The Illinois committee, represented by Thomas and state historian Harry Pratt (1901-1956), spent its $70,000 strategically, and to a large extent successfully, the Illinois State Register reported.
The most valuable item in the group of collectors’ items … is a series of 14 personal letters which Lincoln wrote to his friend, Joshua F. Speed. Ten of these, dated 1841 to 1843, are intimate letters regarding their love affairs and marriages. These were purchased for $35,000.
The other papers, on which the prices ranged from $35 to $4500, consist of 20 more Lincoln letters and 20 Lincoln documents, plus 87 letters and papers of his Coles county relatives and a collection of 170 newspapers of the Civil War period and earlier.

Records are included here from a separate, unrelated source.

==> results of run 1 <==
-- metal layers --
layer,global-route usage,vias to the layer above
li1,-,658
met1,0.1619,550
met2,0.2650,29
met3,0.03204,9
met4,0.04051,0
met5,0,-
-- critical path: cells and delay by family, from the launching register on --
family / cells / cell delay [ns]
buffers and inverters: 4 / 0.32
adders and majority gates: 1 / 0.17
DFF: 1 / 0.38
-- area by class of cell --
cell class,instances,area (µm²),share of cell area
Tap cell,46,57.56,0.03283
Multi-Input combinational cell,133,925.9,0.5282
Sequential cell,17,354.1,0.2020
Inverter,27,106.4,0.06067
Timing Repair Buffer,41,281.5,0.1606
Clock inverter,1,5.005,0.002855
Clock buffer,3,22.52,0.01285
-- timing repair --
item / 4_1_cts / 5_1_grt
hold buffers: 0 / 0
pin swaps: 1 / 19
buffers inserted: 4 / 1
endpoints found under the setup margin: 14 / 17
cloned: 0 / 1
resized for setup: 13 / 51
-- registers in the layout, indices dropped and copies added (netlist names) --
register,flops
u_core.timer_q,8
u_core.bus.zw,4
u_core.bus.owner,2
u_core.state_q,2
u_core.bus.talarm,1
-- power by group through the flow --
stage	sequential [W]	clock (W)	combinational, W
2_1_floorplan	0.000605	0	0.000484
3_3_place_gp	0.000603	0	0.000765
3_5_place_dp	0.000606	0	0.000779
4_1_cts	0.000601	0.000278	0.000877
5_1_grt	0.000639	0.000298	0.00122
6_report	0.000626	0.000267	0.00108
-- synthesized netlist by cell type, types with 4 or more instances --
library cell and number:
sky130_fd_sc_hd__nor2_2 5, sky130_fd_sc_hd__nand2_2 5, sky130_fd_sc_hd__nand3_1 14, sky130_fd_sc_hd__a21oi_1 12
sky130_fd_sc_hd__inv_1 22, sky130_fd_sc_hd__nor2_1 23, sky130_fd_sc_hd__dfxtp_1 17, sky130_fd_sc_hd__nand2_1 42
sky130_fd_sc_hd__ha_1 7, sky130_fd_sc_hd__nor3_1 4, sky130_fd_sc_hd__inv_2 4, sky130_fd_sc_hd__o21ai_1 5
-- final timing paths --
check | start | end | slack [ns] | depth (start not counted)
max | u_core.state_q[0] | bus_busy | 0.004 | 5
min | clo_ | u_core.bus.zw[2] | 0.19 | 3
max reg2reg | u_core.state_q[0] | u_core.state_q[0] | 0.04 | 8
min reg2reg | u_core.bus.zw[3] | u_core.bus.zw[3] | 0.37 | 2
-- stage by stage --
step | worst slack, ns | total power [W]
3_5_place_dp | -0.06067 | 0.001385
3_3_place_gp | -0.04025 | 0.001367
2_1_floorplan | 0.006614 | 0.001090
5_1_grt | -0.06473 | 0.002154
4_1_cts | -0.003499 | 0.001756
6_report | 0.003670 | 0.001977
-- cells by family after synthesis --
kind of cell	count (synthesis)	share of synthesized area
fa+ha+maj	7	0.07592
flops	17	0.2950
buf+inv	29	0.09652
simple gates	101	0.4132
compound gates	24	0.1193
--- src/rtl/hazard_stall_ctrl_pkg.sv ---
// Shared constants and helpers for the ID-stage hazard controller.
package hazard_stall_ctrl_pkg;

    typedef enum logic [1:0] {
        MD_IDLE = 2'd0,
        MD_BUSY = 2'd1,
        MD_DONE = 2'd2
    } md_state_e;

    localparam logic [4:0] REG_ZERO        = 5'h0;
    localparam int         MULT_CYCLES_DEF = 4;
    localparam int         DIV_CYCLES_DEF  = 32;

    // $zero is hardwired, so a producer writing it never hazards.
    function automatic logic reg_hit(input logic [4:0] rd, input logic [4:0] src);
        return (rd != REG_ZERO) && (rd == src);
    endfunction

endpackage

The items purchased at auction, as well as other pieces from the Barrett Collection that the state of Illinois acquired over the years, now belong to the Abraham Lincoln Presidential Library and Museum.
Barrett’s final resting place in Block 32 of Oak Ridge Cemetery sits on a westward slope with a view of the Lincoln Tomb State Historic Site.
It’s probably no coincidence that the graves of Benjamin Thomas and Harry Pratt, the two historians who oversaw Illinois’ bids at the auction of the Barrett Collection, are on the same slope a few yards away.
Benjamin P. Thomas
Benjamin Thomas wrote a half-dozen books related to Lincoln and contributed to several more. He is best known for Abraham Lincoln: A Biography (1952), which is still considered one of the best single-volume biographies ever written about Lincoln.
Harry Pratt served as executive secretary of the Abraham Lincoln Association from 1936 to 1943 and then as Illinois State Historian from 1950 until his death in 1956. His books included The Personal Finances of Abraham Lincoln (1943), and Concerning Mr. Lincoln (1944).